14. In view of the limited material available to assessment officers, determining what expenses are "reasonable" is often likely to do no more than rough justice between the parties and inevitably involves the exercise of a substantial degree of discretion on the part of assessment officers. Like officers in other recent cases, the Assessment Officer in this complex case, involving very large sums of money, gave full reasons on the basis of a careful consideration of the evidence before him and the general principles of the applicable law.

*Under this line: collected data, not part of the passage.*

--- src/rtl/pipe_stage_buffer.sv ---
// Elastic pipeline register: DEPTH-entry in-order buffer with valid/ready on
// both sides and a synchronous flush for branch/jump recovery.
module pipe_stage_buffer #(
  parameter int WIDTH = 32,
  parameter int DEPTH = 2
) (
  input  logic                       CLK,
  input  logic                       RST,
  input  logic                       in_valid,
  output logic                       in_ready,
  input  logic [WIDTH-1:0]           in_data,
  output logic                       out_valid,
  input  logic                       out_ready,
  output logic [WIDTH-1:0]           out_data,
  input  logic                       flush,
  output logic [$clog2(DEPTH+1)-1:0] count
);

  localparam int PW = (DEPTH > 1) ? $clog2(DEPTH) : 1;
  localparam int CW = $clog2(DEPTH + 1);

  localparam logic [PW-1:0] LAST_IDX  = PW'(DEPTH - 1);
  localparam logic [CW-1:0] FULL_CNT  = CW'(DEPTH);
  localparam logic [CW-1:0] CNT_ONE   = CW'(1);
  localparam logic [PW-1:0] PTR_ONE   = PW'(1);

  logic [WIDTH-1:0] mem_q [DEPTH];
  logic [WIDTH-1:0] mem_d [DEPTH];
  logic [PW-1:0]    wp_q, wp_d;
  logic [PW-1:0]    rp_q, rp_d;
  logic [CW-1:0]    count_q, count_d;

  logic push;
  logic pop;

  // Handshake outputs come only from registered occupancy, so a stall never
  // propagates combinationally from one stage to the next.
  assign in_ready  = (count_q != FULL_CNT);
  assign out_valid = (count_q != '0);
  assign out_data  = mem_q[rp_q];
  assign count     = count_q;

  assign push = in_valid & in_ready;
  assign pop  = out_valid & out_ready;

  always_comb begin
    mem_d   = mem_q;
    wp_d    = wp_q;
    rp_d    = rp_q;
    count_d = count_q;

    if (flush) begin
      wp_d    = '0;
      rp_d    = '0;
      count_d = '0;
    end else begin
      if (push) begin
        mem_d[wp_q] = in_data;
        wp_d        = (wp_q == LAST_IDX) ? '0 : wp_q + PTR_ONE;
      end
      if (pop) begin
        rp_d = (rp_q == LAST_IDX) ? '0 : rp_q + PTR_ONE;
      end
      // Simultaneous push and pop leave occupancy unchanged.
      case ({push, pop})
        2'b10:   count_d = count_q + CNT_ONE;
        2'b01:   count_d = count_q - CNT_ONE;
        default: count_d = count_q;
      endcase
    end
  end

  always_ff @(posedge CLK or posedge RST) begin
    if (RST) begin
      wp_q    <= '0;
      rp_q    <= '0;
      count_q <= '0;
      for (int i = 0; i < DEPTH; i++) begin
        mem_q[i] <= '0;
      end
    end else begin
      wp_q    <= wp_d;
      rp_q    <= rp_d;
      count_q <= count_d;
      for (int i = 0; i < DEPTH; i++) begin
        mem_q[i] <= mem_d[i];
      end
    end
  end

endmodule
`config.mk`:
```
export PLATFORM = sky130hd
export DESIGN_NAME = core_launcher
export DESIGN_NICKNAME = d
export VERILOG_FILES = /design/src/rtl/core_launcher.sv
export SDC_FILE = /design/constraint.sdc
export NUM_CORES = 1
export LEC_CHECK = 0
export BUFFER_PORTS_ARGS = -buffer_cell sky130_fd_sc_hd__buf_2
export CAP_MARGIN = 25
export CORE_MARGIN = 8
export CORE_UTILIZATION = 50
export DETAILED_ROUTE_END_ITERATION = 12
export PLACE_DENSITY = 0.79
export SLEW_MARGIN = 20
export SYNTH_ARGS = -nofsm -noshare
export SYNTH_HDL_FRONTEND = slang
export SYNTH_SLANG_ARGS = --single-unit
export TNS_END_PERCENT = 5
```
`constraint.sdc`:
```
create_clock -name i_clock -period 2.2 [get_ports i_clock]
set_input_delay 0.33 -clock i_clock [delete_from_list [all_inputs] [get_ports i_clock]]
set_output_delay 0.33 -clock i_clock [all_outputs]
set_load 0.01 [all_outputs]
```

[10] Utilizing the Carlile and Dahl decisions as guidelines, although there is limited material available for the assessment of the Defendant’s costs, as an Assessment Officer, I still have an obligation to ensure that any claims that are allowed are not “unnecessary or unreasonable”. In addition to the Defendant’s Bill of Costs, I will utilize the court record, the FCR and any relevant jurisprudence to assess the Defendant’s costs to ensure that they were necessary and are reasonable. This being noted, it is important for me to reiterate the Merck decision, to highlight that my determination of what expenses are necessary and reasonable is “likely to do no more than rough justice between the parties” and will involve “the exercise of a substantial degree of discretion”, in the performance of my duties as an Assessment Officer.

III. Assessable Services

[11] The Defendant has claimed 49 units ($7,350.00) for assessable services.

A. Item 7 – Discovery of documents, including listing, affidavit and inspection; Item 8 – Preparation for an examination, including examinations for discovery, on affidavits, and in aid of execution; Item 9 – Attending on examinations, per hour.

[12] I have reviewed the Defendant’s Bill of Costs in conjunction with the court record, the FCR and any relevant jurisprudence and I have determined that the Defendant’s claims for Item 7, Item 8, and Item 9 were necessary for the litigation of this particular file and that the claims are reasonable. Specifically, the following units have been allowed for each Item: 10 units are allowed for Item 7, 10 units are allowed for Item 8, and 9 units are allowed for Item 9.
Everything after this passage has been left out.